OpenSSL Patches Previous Fix

Wednesday, September 28, 2016 @ 11:09 AM gHale

The OpenSSL fix was in, but in reality it made things worse.

That is because a patch included in the OpenSSL updates released last week introduced a critical vulnerability that could lead to arbitrary code execution, the OpenSSL Project said.

OpenSSL Patches Slew of Vulnerabilities
Patched OpenSSL Hole Still an Issue
OpenSSL Patches Vulnerabilities
Warning Software to Protect User

OpenSSL versions 1.1.0a, 1.0.2i and 1.0.1u released last week to fix a plethora of security holes. One of the issues affecting OpenSSL 1.1.0 is a low severity denial-of-service (DoS) bug related to excessive allocation of memory in the tls_get_message_header() function.

The flaw, reported by Shi Lei of Qihoo 360 and identified as CVE-2016-6307, was “low severity” because it can only be exploited if certain conditions end up met.

The OpenSSL Project rolled out a fix in version 1.1.0a, but Google Security Engineer Robert Swiecki soon discovered fix created a critical use-after-free vulnerability.
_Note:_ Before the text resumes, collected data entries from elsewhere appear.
==> src/rtl/mem_port_arbiter.sv <==
// mem_port_arbiter: shares one single-port memory between the core and the loader, and sequences the core's run state
module mem_port_arbiter #(
    parameter int AW         = 32,
    parameter int DW         = 32,
    parameter int MAX_STREAK = 4
) (
    input  logic          clk,
    input  logic          res,
    input  logic          core_req,
    input  logic          core_we,
    input  logic [AW-1:0] core_adr,
    input  logic [DW-1:0] core_wd,
    output logic [DW-1:0] core_rd,
    output logic          core_ack,
    output logic          core_stall,
    output logic          core_run,
    input  logic          ldr_req,
    input  logic          ldr_we,
    input  logic [AW-1:0] ldr_adr,
    input  logic [DW-1:0] ldr_wd,
    output logic [DW-1:0] ldr_rd,
    output logic          ldr_ack,
    input  logic          ldr_done,
    input  logic          halt_req,
    output logic [AW-1:0] mem_a,
    output logic [DW-1:0] mem_wd,
    output logic          mem_we,
    input  logic [DW-1:0] mem_rd,
    output logic [1:0]    arb_state
);
    typedef enum logic [1:0] {BOOT = 2'd0, RUN = 2'd1, HALT_PEND = 2'd2, HALTED = 2'd3} state_e;
    localparam logic [3:0] MAX = 4'(MAX_STREAK);
    state_e     state_q, state_d;
    logic [3:0] streak_q, streak_d;
    logic       core_run_q, core_run_d;
    logic       gnt_c, gnt_l;

    always_ff @(posedge clk) begin
        if (res) begin
            state_q    <= BOOT;
            streak_q   <= '0;
            core_run_q <= 1'b0;
        end else begin
            state_q    <= state_d;
            streak_q   <= streak_d;
            core_run_q <= core_run_d;
        end
    end

    always_comb begin
        state_d = state_q;
        case (state_q)
            BOOT:      state_d = ldr_done ? RUN : BOOT;
            RUN:       state_d = halt_req ? HALT_PEND : RUN;
            HALT_PEND: state_d = !halt_req ? RUN : !core_req ? HALTED : HALT_PEND;
            default:   state_d = !halt_req ? RUN : HALTED;
        endcase
    end

    // In HALT_PEND the core has absolute priority; BOOT and HALTED serve only the loader.
    always_comb begin
        gnt_c      = core_req & ((state_q == RUN & (~ldr_req | streak_q == MAX)) | state_q == HALT_PEND);
        gnt_l      = ldr_req & ~gnt_c & (state_q != HALT_PEND | ~core_req);
        streak_d   = (state_q != RUN | ~core_req | gnt_c) ? 4'd0 :
                     (gnt_l & streak_q != MAX) ? streak_q + 4'd1 : streak_q;
        core_run_d = state_d == RUN | state_d == HALT_PEND;
        mem_a      = gnt_c ? core_adr : gnt_l ? ldr_adr : '0;
        mem_wd     = gnt_c ? core_wd : gnt_l ? ldr_wd : '0;
        mem_we     = ~res & ((gnt_c & core_we) | (gnt_l & ldr_we));
        core_ack   = gnt_c;
        ldr_ack    = gnt_l;
        core_stall = core_req & ~gnt_c;
        core_rd    = mem_rd;
        ldr_rd     = mem_rd;
        core_run   = core_run_q;
        arb_state  = state_q;
    end
endmodule
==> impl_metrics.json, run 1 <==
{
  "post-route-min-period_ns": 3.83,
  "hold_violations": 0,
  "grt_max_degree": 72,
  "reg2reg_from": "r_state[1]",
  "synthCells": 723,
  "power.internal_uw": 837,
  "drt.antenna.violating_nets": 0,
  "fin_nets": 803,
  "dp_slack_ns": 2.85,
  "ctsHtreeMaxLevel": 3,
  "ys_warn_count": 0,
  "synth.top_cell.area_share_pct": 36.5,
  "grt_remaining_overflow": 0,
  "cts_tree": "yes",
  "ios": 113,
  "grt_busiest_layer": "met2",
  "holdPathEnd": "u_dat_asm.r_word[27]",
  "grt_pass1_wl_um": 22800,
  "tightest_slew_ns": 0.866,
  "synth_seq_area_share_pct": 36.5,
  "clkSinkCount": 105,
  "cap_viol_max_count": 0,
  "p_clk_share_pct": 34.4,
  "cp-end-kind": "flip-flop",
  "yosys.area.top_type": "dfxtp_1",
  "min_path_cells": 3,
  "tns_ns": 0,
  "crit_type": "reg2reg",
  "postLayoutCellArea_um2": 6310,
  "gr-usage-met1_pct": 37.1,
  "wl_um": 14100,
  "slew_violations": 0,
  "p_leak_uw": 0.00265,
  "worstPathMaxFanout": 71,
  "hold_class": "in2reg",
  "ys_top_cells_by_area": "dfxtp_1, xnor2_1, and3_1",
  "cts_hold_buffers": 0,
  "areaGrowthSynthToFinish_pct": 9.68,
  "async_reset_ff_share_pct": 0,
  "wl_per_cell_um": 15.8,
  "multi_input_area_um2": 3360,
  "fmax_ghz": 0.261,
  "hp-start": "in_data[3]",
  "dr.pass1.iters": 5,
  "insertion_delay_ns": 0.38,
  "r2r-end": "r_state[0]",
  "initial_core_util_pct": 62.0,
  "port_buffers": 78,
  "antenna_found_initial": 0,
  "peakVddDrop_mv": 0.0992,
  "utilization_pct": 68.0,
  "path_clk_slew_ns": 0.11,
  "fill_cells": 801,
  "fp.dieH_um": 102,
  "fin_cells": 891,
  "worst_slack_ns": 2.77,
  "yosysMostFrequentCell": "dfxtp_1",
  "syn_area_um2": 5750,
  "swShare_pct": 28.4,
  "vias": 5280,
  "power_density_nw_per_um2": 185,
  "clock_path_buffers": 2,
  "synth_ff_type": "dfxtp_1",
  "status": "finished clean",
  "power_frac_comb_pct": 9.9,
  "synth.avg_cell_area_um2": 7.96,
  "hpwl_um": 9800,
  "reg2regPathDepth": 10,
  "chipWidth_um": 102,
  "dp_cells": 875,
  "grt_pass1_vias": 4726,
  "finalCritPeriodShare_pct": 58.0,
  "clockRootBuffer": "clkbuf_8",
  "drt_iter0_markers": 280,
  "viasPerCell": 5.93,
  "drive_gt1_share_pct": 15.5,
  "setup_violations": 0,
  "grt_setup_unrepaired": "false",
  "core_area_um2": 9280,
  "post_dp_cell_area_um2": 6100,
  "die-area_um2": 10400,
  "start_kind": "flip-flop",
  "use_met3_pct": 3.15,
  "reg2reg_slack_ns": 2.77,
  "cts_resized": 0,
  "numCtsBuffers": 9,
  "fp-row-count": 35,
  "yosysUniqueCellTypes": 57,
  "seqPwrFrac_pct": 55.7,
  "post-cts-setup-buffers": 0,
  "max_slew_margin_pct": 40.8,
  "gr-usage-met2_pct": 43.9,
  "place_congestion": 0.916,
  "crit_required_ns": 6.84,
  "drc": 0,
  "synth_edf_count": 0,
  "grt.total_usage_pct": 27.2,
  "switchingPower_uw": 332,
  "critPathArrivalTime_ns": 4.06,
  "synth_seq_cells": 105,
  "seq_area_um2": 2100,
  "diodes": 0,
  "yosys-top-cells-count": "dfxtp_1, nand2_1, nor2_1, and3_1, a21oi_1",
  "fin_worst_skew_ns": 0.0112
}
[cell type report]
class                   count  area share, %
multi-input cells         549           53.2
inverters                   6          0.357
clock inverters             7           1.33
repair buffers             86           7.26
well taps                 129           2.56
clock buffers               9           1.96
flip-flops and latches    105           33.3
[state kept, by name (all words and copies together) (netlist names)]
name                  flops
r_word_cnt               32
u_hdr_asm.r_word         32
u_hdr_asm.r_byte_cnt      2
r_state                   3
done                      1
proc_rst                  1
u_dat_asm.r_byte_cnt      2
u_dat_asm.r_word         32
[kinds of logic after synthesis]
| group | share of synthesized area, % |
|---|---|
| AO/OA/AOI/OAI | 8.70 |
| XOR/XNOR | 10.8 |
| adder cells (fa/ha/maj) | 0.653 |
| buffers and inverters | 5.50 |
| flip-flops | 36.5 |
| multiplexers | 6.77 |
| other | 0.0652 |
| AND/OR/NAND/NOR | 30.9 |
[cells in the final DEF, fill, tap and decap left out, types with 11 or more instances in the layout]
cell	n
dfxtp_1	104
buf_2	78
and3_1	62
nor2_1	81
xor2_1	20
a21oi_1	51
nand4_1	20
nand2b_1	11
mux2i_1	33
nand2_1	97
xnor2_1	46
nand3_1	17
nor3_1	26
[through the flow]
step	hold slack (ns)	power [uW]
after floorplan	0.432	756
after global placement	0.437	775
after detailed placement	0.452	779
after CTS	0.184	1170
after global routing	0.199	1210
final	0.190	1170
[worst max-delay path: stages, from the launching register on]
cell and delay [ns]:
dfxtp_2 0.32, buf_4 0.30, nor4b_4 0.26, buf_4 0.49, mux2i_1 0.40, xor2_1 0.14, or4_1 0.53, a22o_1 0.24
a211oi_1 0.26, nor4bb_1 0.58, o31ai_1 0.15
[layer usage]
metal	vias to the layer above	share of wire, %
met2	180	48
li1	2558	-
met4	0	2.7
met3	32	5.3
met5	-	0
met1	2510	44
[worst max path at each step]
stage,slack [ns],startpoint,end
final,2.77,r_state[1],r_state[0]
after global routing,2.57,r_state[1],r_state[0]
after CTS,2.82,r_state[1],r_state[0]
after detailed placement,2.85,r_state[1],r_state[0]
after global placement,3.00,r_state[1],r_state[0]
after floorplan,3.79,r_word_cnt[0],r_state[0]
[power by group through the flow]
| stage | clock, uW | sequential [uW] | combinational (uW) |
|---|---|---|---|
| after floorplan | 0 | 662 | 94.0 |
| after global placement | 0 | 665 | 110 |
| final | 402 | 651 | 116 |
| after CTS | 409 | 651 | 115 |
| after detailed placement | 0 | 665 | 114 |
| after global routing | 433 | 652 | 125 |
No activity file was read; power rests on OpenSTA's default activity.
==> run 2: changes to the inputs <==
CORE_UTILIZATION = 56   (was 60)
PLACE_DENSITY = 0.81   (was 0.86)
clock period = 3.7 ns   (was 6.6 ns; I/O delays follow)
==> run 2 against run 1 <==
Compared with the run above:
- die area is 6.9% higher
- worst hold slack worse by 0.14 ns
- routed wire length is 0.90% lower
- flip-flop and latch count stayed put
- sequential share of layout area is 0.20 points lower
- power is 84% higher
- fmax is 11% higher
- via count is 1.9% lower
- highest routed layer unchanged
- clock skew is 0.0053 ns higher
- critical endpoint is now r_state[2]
“The patch applied to address CVE-2016-6307 resulted in an issue where if a message larger than approx 16k is received then the underlying buffer to store the incoming message is reallocated and moved. Unfortunately a dangling pointer to the old location is left which results in an attempt to write to the previously freed location. This is likely to result in a crash, however it could potentially lead to execution of arbitrary code,” OpenSSL Project said in a blog post.

The latest problem ended up fixed with the release of OpenSSL 1.1.0b.

OpenSSL developers also released version 1.0.2j, which patches a missing CRL sanity check issue affecting only version 1.0.2i (CVE-2016-7052).

The OpenSSL Project said by quickly releasing a patch for the critical vulnerability, users will update their installations directly to the newest versions instead of the ones made available last week.